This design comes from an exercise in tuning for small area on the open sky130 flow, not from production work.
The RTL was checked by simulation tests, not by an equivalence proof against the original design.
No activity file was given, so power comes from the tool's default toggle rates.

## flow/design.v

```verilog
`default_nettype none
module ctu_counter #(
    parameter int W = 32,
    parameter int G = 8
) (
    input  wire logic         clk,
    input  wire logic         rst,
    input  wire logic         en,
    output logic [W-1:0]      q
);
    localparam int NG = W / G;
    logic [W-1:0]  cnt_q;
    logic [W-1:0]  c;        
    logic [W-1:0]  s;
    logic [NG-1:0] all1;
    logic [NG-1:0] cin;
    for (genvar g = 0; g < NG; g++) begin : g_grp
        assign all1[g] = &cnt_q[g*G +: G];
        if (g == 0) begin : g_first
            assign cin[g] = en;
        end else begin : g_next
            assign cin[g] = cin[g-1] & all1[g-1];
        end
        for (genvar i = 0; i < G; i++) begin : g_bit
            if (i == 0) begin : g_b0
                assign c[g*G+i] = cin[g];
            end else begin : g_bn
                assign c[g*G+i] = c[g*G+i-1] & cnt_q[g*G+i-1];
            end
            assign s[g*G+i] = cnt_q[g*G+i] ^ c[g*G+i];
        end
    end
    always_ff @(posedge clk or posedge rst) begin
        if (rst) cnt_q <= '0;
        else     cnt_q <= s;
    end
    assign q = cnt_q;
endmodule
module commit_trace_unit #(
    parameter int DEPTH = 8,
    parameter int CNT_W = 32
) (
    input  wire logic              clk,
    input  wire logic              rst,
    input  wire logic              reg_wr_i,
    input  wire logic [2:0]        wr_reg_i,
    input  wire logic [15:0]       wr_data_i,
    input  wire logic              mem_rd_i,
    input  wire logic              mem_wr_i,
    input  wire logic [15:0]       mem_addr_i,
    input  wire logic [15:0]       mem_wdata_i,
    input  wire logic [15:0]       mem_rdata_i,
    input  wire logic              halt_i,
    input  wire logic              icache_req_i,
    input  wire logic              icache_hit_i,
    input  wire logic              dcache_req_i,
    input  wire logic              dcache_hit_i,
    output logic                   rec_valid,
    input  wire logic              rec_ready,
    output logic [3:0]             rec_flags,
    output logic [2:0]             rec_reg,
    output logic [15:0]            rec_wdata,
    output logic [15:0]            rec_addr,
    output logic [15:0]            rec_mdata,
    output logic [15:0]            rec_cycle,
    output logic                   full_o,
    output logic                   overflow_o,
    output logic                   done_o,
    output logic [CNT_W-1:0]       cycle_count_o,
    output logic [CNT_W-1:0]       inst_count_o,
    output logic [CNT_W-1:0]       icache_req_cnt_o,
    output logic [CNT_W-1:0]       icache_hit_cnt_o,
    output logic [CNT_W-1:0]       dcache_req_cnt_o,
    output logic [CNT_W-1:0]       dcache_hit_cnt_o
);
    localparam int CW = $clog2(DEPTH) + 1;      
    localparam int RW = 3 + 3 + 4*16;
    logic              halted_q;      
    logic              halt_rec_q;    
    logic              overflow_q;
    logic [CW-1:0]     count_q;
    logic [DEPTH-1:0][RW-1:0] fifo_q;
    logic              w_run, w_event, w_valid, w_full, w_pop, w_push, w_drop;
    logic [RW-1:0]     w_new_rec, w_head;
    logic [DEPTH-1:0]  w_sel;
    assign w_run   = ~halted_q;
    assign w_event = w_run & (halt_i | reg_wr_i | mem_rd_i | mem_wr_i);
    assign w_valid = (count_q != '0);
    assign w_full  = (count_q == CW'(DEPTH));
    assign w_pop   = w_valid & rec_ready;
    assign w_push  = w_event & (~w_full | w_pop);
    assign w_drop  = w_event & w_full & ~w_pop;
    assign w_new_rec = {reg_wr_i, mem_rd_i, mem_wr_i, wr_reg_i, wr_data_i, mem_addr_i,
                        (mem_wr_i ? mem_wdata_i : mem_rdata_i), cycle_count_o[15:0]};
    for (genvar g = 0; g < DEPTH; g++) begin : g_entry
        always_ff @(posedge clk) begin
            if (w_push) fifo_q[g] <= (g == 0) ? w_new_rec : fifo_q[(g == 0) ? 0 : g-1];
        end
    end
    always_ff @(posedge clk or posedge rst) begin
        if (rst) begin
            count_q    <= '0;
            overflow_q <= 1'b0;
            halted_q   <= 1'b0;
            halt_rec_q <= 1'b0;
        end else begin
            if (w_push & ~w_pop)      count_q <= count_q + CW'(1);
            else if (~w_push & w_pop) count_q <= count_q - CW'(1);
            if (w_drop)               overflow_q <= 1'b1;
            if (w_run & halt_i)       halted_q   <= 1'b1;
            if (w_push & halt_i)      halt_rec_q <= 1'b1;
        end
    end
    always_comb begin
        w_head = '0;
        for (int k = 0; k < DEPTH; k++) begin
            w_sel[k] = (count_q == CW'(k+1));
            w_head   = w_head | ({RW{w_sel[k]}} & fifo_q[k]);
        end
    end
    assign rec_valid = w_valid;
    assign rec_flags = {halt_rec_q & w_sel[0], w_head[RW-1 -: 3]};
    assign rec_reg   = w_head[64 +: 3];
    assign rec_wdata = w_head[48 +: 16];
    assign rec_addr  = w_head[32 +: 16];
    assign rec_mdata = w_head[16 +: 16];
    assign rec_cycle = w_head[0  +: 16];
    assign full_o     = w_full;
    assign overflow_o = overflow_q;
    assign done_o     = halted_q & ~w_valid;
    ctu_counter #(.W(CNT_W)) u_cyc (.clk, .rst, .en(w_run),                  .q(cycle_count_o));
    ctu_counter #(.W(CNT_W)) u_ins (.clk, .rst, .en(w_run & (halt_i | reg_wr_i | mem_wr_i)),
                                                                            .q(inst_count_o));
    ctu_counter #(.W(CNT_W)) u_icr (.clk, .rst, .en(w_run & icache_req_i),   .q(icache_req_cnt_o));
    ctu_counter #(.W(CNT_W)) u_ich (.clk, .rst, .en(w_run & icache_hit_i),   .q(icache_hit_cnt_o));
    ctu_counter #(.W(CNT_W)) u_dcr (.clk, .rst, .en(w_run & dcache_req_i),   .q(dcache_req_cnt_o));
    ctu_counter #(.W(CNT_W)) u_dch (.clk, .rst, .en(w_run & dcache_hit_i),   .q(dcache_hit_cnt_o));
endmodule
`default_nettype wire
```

* * *

Reproduce the entire listing so that it matches the original in every line.

This design comes from an exercise in tuning for small area on the open sky130 flow, not from production work.
The RTL was checked by simulation tests, not by an equivalence proof against the original design.
No activity file was given, so power comes from the tool's default toggle rates.

## flow/design.v

```verilog
`default_nettype none
module ctu_counter #(
    parameter int W = 32,
    parameter int G = 8
) (
    input  wire logic         clk,
    input  wire logic         rst,
    input  wire logic         en,
    output logic [W-1:0]      q
);
    localparam int NG = W / G;
    logic [W-1:0]  cnt_q;
    logic [W-1:0]  c;        
    logic [W-1:0]  s;
    logic [NG-1:0] all1;
    logic [NG-1:0] cin;
    for (genvar g = 0; g < NG; g++) begin : g_grp
        assign all1[g] = &cnt_q[g*G +: G];
        if (g == 0) begin : g_first
            assign cin[g] = en;
        end else begin : g_next
            assign cin[g] = cin[g-1] & all1[g-1];
        end
        for (genvar i = 0; i < G; i++) begin : g_bit
            if (i == 0) begin : g_b0
                assign c[g*G+i] = cin[g];
            end else begin : g_bn
                assign c[g*G+i] = c[g*G+i-1] & cnt_q[g*G+i-1];
            end
            assign s[g*G+i] = cnt_q[g*G+i] ^ c[g*G+i];
        end
    end
    always_ff @(posedge clk or posedge rst) begin
        if (rst) cnt_q <= '0;
        else     cnt_q <= s;
    end
    assign q = cnt_q;
endmodule
module commit_trace_unit #(
    parameter int DEPTH = 8,
    parameter int CNT_W = 32
) (
    input  wire logic              clk,
    input  wire logic              rst,
    input  wire logic              reg_wr_i,
    input  wire logic [2:0]        wr_reg_i,
    input  wire logic [15:0]       wr_data_i,
    input  wire logic              mem_rd_i,
    input  wire logic              mem_wr_i,
    input  wire logic [15:0]       mem_addr_i,
    input  wire logic [15:0]       mem_wdata_i,
    input  wire logic [15:0]       mem_rdata_i,
    input  wire logic              halt_i,
    input  wire logic              icache_req_i,
    input  wire logic              icache_hit_i,
    input  wire logic              dcache_req_i,
    input  wire logic              dcache_hit_i,
    output logic                   rec_valid,
    input  wire logic              rec_ready,
    output logic [3:0]             rec_flags,
    output logic [2:0]             rec_reg,
    output logic [15:0]            rec_wdata,
    output logic [15:0]            rec_addr,
    output logic [15:0]            rec_mdata,
    output logic [15:0]            rec_cycle,
    output logic                   full_o,
    output logic                   overflow_o,
    output logic                   done_o,
    output logic [CNT_W-1:0]       cycle_count_o,
    output logic [CNT_W-1:0]       inst_count_o,
    output logic [CNT_W-1:0]       icache_req_cnt_o,
    output logic [CNT_W-1:0]       icache_hit_cnt_o,
    output logic [CNT_W-1:0]       dcache_req_cnt_o,
    output logic [CNT_W-1:0]       dcache_hit_cnt_o
);
    localparam int CW = $clog2(DEPTH) + 1;      
    localparam int RW = 3 + 3 + 4*16;
    logic              halted_q;      
    logic              halt_rec_q;    
    logic              overflow_q;
    logic [CW-1:0]     count_q;
    logic [DEPTH-1:0][RW-1:0] fifo_q;
    logic              w_run, w_event, w_valid, w_full, w_pop, w_push, w_drop;
    logic [RW-1:0]     w_new_rec, w_head;
    logic [DEPTH-1:0]  w_sel;
    assign w_run   = ~halted_q;
    assign w_event = w_run & (halt_i | reg_wr_i | mem_rd_i | mem_wr_i);
    assign w_valid = (count_q != '0);
    assign w_full  = (count_q == CW'(DEPTH));
    assign w_pop   = w_valid & rec_ready;
    assign w_push  = w_event & (~w_full | w_pop);
    assign w_drop  = w_event & w_full & ~w_pop;
    assign w_new_rec = {reg_wr_i, mem_rd_i, mem_wr_i, wr_reg_i, wr_data_i, mem_addr_i,
                        (mem_wr_i ? mem_wdata_i : mem_rdata_i), cycle_count_o[15:0]};
    for (genvar g = 0; g < DEPTH; g++) begin : g_entry
        always_ff @(posedge clk) begin
            if (w_push) fifo_q[g] <= (g == 0) ? w_new_rec : fifo_q[(g == 0) ? 0 : g-1];
        end
    end
    always_ff @(posedge clk or posedge rst) begin
        if (rst) begin
            count_q    <= '0;
            overflow_q <= 1'b0;
            halted_q   <= 1'b0;
            halt_rec_q <= 1'b0;
        end else begin
            if (w_push & ~w_pop)      count_q <= count_q + CW'(1);
            else if (~w_push & w_pop) count_q <= count_q - CW'(1);
            if (w_drop)               overflow_q <= 1'b1;
            if (w_run & halt_i)       halted_q   <= 1'b1;
            if (w_push & halt_i)      halt_rec_q <= 1'b1;
        end
    end
    always_comb begin
        w_head = '0;
        for (int k = 0; k < DEPTH; k++) begin
            w_sel[k] = (count_q == CW'(k+1));
            w_head   = w_head | ({RW{w_sel[k]}} & fifo_q[k]);
        end
    end
    assign rec_valid = w_valid;
    assign rec_flags = {halt_rec_q & w_sel[0], w_head[RW-1 -: 3]};
    assign rec_reg   = w_head[64 +: 3];
    assign rec_wdata = w_head[48 +: 16];
    assign rec_addr  = w_head[32 +: 16];
    assign rec_mdata = w_head[16 +: 16];
    assign rec_cycle = w_head[0  +: 16];
    assign full_o     = w_full;
    assign overflow_o = overflow_q;
    assign done_o     = halted_q & ~w_valid;
    ctu_counter #(.W(CNT_W)) u_cyc (.clk, .rst, .en(w_run),                  .q(cycle_count_o));
    ctu_counter #(.W(CNT_W)) u_ins (.clk, .rst, .en(w_run & (halt_i | reg_wr_i | mem_wr_i)),
                                                                            .q(inst_count_o));
    ctu_counter #(.W(CNT_W)) u_icr (.clk, .rst, .en(w_run & icache_req_i),   .q(icache_req_cnt_o));
    ctu_counter #(.W(CNT_W)) u_ich (.clk, .rst, .en(w_run & icache_hit_i),   .q(icache_hit_cnt_o));
    ctu_counter #(.W(CNT_W)) u_dcr (.clk, .rst, .en(w_run & dcache_req_i),   .q(dcache_req_cnt_o));
    ctu_counter #(.W(CNT_W)) u_dch (.clk, .rst, .en(w_run & dcache_hit_i),   .q(dcache_hit_cnt_o));
endmodule
`default_nettype wire
```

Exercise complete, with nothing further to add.